## ACTION ITEM
For the entries below, the expected answer is the line with "stage | utilization", the line with "inverter: 6 / 0.00444", and every line between them, exactly as written, and nothing more.

## DATA FOR THIS EXERCISE
================
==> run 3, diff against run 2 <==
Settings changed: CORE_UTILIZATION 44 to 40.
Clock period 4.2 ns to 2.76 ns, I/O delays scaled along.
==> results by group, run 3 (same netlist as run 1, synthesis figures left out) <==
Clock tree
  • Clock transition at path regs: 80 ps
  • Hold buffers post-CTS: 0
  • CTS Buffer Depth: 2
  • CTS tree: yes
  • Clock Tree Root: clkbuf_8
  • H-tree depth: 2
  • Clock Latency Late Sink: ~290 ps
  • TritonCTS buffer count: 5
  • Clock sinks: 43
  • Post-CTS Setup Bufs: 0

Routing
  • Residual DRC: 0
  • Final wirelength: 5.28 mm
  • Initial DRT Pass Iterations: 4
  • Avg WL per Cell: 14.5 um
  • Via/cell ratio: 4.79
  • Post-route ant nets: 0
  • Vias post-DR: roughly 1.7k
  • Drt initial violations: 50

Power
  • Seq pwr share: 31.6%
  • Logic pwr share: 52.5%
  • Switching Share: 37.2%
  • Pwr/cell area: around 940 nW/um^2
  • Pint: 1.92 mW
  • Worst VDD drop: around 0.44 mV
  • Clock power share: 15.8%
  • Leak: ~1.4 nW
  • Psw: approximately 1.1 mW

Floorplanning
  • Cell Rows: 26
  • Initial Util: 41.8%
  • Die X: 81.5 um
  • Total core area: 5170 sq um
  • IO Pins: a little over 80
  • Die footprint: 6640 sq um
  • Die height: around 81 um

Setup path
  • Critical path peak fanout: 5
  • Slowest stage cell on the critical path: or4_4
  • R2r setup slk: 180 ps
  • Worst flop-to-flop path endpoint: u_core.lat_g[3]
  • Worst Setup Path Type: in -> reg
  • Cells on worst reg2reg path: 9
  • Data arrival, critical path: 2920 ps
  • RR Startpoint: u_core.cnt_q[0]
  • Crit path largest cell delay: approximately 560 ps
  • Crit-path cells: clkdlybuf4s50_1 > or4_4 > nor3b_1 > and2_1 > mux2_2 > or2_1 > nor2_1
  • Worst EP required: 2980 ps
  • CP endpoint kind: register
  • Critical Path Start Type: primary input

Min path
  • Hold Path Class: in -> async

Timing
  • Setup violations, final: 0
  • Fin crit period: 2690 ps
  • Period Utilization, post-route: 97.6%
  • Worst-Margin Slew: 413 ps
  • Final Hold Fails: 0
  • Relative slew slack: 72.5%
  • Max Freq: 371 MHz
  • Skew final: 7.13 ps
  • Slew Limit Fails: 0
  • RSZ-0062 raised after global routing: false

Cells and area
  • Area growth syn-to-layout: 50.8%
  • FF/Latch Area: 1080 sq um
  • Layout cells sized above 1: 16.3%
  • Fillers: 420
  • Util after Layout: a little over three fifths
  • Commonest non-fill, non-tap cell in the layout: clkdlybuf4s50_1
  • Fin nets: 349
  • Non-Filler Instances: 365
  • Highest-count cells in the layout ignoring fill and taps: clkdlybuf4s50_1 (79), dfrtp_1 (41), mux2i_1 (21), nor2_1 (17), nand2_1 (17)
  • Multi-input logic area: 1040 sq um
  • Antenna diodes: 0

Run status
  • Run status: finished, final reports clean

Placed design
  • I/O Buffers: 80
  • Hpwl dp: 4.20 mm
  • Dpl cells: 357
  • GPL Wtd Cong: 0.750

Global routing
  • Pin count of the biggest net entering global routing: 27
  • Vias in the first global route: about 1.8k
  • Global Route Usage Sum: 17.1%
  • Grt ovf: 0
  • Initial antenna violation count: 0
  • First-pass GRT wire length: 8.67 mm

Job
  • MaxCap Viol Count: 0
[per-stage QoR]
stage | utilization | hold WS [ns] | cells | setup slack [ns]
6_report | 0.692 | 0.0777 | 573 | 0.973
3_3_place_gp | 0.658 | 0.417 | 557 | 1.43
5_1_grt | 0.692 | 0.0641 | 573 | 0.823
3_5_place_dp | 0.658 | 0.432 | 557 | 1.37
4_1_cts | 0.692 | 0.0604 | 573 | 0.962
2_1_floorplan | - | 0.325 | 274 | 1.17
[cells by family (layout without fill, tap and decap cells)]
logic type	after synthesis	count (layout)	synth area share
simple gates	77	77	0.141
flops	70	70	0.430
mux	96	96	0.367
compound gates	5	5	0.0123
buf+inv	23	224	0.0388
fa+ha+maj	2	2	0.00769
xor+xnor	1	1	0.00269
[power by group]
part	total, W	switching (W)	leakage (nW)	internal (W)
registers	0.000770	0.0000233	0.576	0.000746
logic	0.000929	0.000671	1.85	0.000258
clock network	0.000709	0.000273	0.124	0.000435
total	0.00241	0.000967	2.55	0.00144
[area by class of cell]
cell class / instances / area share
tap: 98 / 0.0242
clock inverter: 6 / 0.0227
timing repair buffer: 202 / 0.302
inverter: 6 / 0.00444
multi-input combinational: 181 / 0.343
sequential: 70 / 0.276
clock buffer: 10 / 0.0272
### src/rtl/mmio_uart_tx.sv
`default_nettype none
// ============================================================================
//  Module      : mmio_uart_tx
//  Description : Memory-mapped 8N1 UART transmitter with an internal byte
//                FIFO. The CPU pushes bytes at offset 0x0, clears the sticky
//                overflow flag with any write to offset 0x4, and polls a
//                combinational STATUS word.
//  Revision    : 1.0 - initial release
// ============================================================================
module mmio_uart_tx #(
   parameter int CLK_FREQ   = 100000000,
   parameter int BAUD       = 115200,
   parameter int FIFO_DEPTH = 16
) (
   input  logic        clk_i,
   input  logic        rst_ni,
   input  logic        we_i,
   input  logic [3:0]  addr_i,
   input  logic [31:0] wdata_i,
   output logic [31:0] rdata_o,
   output logic        full_o,
   output logic        busy_o,
   output logic        txd_o
);

   // Clocks per serial bit, and the widths derived from the parameters.
   localparam int c_DIV = CLK_FREQ / BAUD;
   localparam int c_AW  = (FIFO_DEPTH > 1) ? $clog2(FIFO_DEPTH) : 1;
   localparam int c_CW  = c_AW + 1;
   localparam int c_BW  = (c_DIV > 1) ? $clog2(c_DIV) : 1;

   localparam logic [c_BW-1:0] c_BAUD_RELOAD = c_BW'(c_DIV - 1);
   localparam logic [c_CW-1:0] c_FULL_COUNT  = c_CW'(FIFO_DEPTH);
   localparam logic [3:0]      c_ADDR_TXDATA = 4'h0;
   localparam logic [3:0]      c_ADDR_STATUS = 4'h4;
   localparam logic [2:0]      c_LAST_BIT    = 3'd7;

   typedef enum logic [1:0] {
      S_IDLE  = 2'd0,
      S_START = 2'd1,
      S_DATA  = 2'd2,
      S_STOP  = 2'd3
   } state_t;

   // FIFO storage and bookkeeping
   logic [7:0]      r_mem [FIFO_DEPTH];
   logic [c_AW-1:0] r_wptr;
   logic [c_AW-1:0] r_rptr;
   logic [c_CW-1:0] r_count;
   logic            r_ovf;

   // Transmitter state
   state_t          r_state;
   logic [c_BW-1:0] r_baud;
   logic [2:0]      r_bit_idx;
   logic [7:0]      r_sh;
   logic            r_txd;

   // Combinational decode
   logic            w_full;
   logic            w_empty;
   logic            w_busy;
   logic            w_push_req;
   logic            w_push;
   logic            w_pop;
   logic            w_clr;
   logic            w_baud_done;
   logic [7:0]      w_count8;
   logic            w_unused_wdata;

   // Only the low byte of a TXDATA write is carried into the FIFO.
   assign w_unused_wdata = ^wdata_i[31:8];

   // Full/empty come from the pre-edge count, so a push while full is
   // dropped even when the transmitter pops in the same cycle.
   assign w_full      = (r_count == c_FULL_COUNT);
   assign w_empty     = (r_count == '0);
   assign w_push_req  = we_i && (addr_i == c_ADDR_TXDATA);
   assign w_push      = w_push_req && !w_full;
   assign w_clr       = we_i && (addr_i == c_ADDR_STATUS);
   assign w_pop       = (r_state == S_IDLE) && !w_empty;
   assign w_busy      = (r_state != S_IDLE) || !w_empty;
   assign w_baud_done = (r_baud == '0);
   assign w_count8    = 8'(r_count);

   assign rdata_o = {16'h0000, w_count8, 4'h0, r_ovf, w_busy, w_empty, w_full};
   assign full_o  = w_full;
   assign busy_o  = w_busy;
   assign txd_o   = r_txd;

   // FIFO data array: written on an accepted push, no reset needed.
   always_ff @(posedge clk_i) begin
      if (rst_ni && w_push) begin
         r_mem[r_wptr] <= wdata_i[7:0];
      end
   end

   // FIFO pointers, occupancy and the sticky overflow flag (set beats clear).
   always_ff @(posedge clk_i) begin
      if (!rst_ni) begin
         r_wptr  <= '0;
         r_rptr  <= '0;
         r_count <= '0;
         r_ovf   <= 1'b0;
      end else begin
         if (w_push) begin
            r_wptr <= r_wptr + 1'b1;
         end
         if (w_pop) begin
            r_rptr <= r_rptr + 1'b1;
         end
         case ({w_push, w_pop})
            2'b10:   r_count <= r_count + 1'b1;
            2'b01:   r_count <= r_count - 1'b1;
            default: r_count <= r_count;
         endcase
         if (w_push_req && w_full) begin
            r_ovf <= 1'b1;
         end else if (w_clr) begin
            r_ovf <= 1'b0;
         end
      end
   end

   // Frame serialiser: start bit, 8 data bits LSB first, stop bit, each
   // held for c_DIV clocks; the line level is registered.
   always_ff @(posedge clk_i) begin
      if (!rst_ni) begin
         r_state   <= S_IDLE;
         r_baud    <= '0;
         r_bit_idx <= '0;
         r_sh      <= '0;
         r_txd     <= 1'b1;
      end else begin
         case (r_state)
            S_IDLE: begin
               r_txd <= 1'b1;
               if (w_pop) begin
                  r_sh    <= r_mem[r_rptr];
                  r_baud  <= c_BAUD_RELOAD;
                  r_txd   <= 1'b0;
                  r_state <= S_START;
               end
            end
            S_START: begin
               if (w_baud_done) begin
                  r_baud    <= c_BAUD_RELOAD;
                  r_bit_idx <= '0;
                  r_txd     <= r_sh[0];
                  r_state   <= S_DATA;
               end else begin
                  r_baud <= r_baud - 1'b1;
               end
            end
            S_DATA: begin
               if (w_baud_done) begin
                  r_baud <= c_BAUD_RELOAD;
                  if (r_bit_idx == c_LAST_BIT) begin
                     r_txd   <= 1'b1;
                     r_state <= S_STOP;
                  end else begin
                     r_sh      <= {1'b0, r_sh[7:1]};
                     r_txd     <= r_sh[1];
                     r_bit_idx <= r_bit_idx + 1'b1;
                  end
               end else begin
                  r_baud <= r_baud - 1'b1;
               end
            end
            S_STOP: begin
               if (w_baud_done) begin
                  r_txd   <= 1'b1;
                  r_state <= S_IDLE;
               end else begin
                  r_baud <= r_baud - 1'b1;
               end
            end
            default: begin
               r_txd   <= 1'b1;
               r_state <= S_IDLE;
            end
         endcase
      end
   end

endmodule
`default_nettype wire
**config.mk**
```make
export PLATFORM = sky130hd
export DESIGN_NAME = serial_add_ctrl
export DESIGN_NICKNAME = d
export VERILOG_FILES = /design/src/rtl/serial_add_ctrl.sv
export SDC_FILE = /design/constraint.sdc
export NUM_CORES = 1
export LEC_CHECK = 0
export ABC_AREA = 1
export BUFFER_PORTS_ARGS = -buffer_cell sky130_fd_sc_hd__buf_4
export CAP_MARGIN = 20
export CORE_MARGIN = 4
export CORE_UTILIZATION = 45
export CTS_CLUSTER_SIZE = 20
export DETAILED_ROUTE_END_ITERATION = 16
export PLACE_DENSITY = 0.72
export SLEW_MARGIN = 10
export SYNTH_ARGS = -nofsm -noshare
export SYNTH_HDL_FRONTEND = slang
export SYNTH_SLANG_ARGS = --single-unit
```
**constraint.sdc**
```tcl
create_clock -name clk -period 1.23 [get_ports clk]
set_input_delay 0.0615 -clock clk [delete_from_list [all_inputs] [get_ports clk]]
set_output_delay 0.0615 -clock clk [all_outputs]
set_load 0.01 [all_outputs]
```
================
## RESULT
stage | utilization | hold WS [ns] | cells | setup slack [ns]
6_report | 0.692 | 0.0777 | 573 | 0.973
3_3_place_gp | 0.658 | 0.417 | 557 | 1.43
5_1_grt | 0.692 | 0.0641 | 573 | 0.823
3_5_place_dp | 0.658 | 0.432 | 557 | 1.37
4_1_cts | 0.692 | 0.0604 | 573 | 0.962
2_1_floorplan | - | 0.325 | 274 | 1.17
[cells by family (layout without fill, tap and decap cells)]
logic type	after synthesis	count (layout)	synth area share
simple gates	77	77	0.141
flops	70	70	0.430
mux	96	96	0.367
compound gates	5	5	0.0123
buf+inv	23	224	0.0388
fa+ha+maj	2	2	0.00769
xor+xnor	1	1	0.00269
[power by group]
part	total, W	switching (W)	leakage (nW)	internal (W)
registers	0.000770	0.0000233	0.576	0.000746
logic	0.000929	0.000671	1.85	0.000258
clock network	0.000709	0.000273	0.124	0.000435
total	0.00241	0.000967	2.55	0.00144
[area by class of cell]
cell class / instances / area share
tap: 98 / 0.0242
clock inverter: 6 / 0.0227
timing repair buffer: 202 / 0.302
inverter: 6 / 0.00444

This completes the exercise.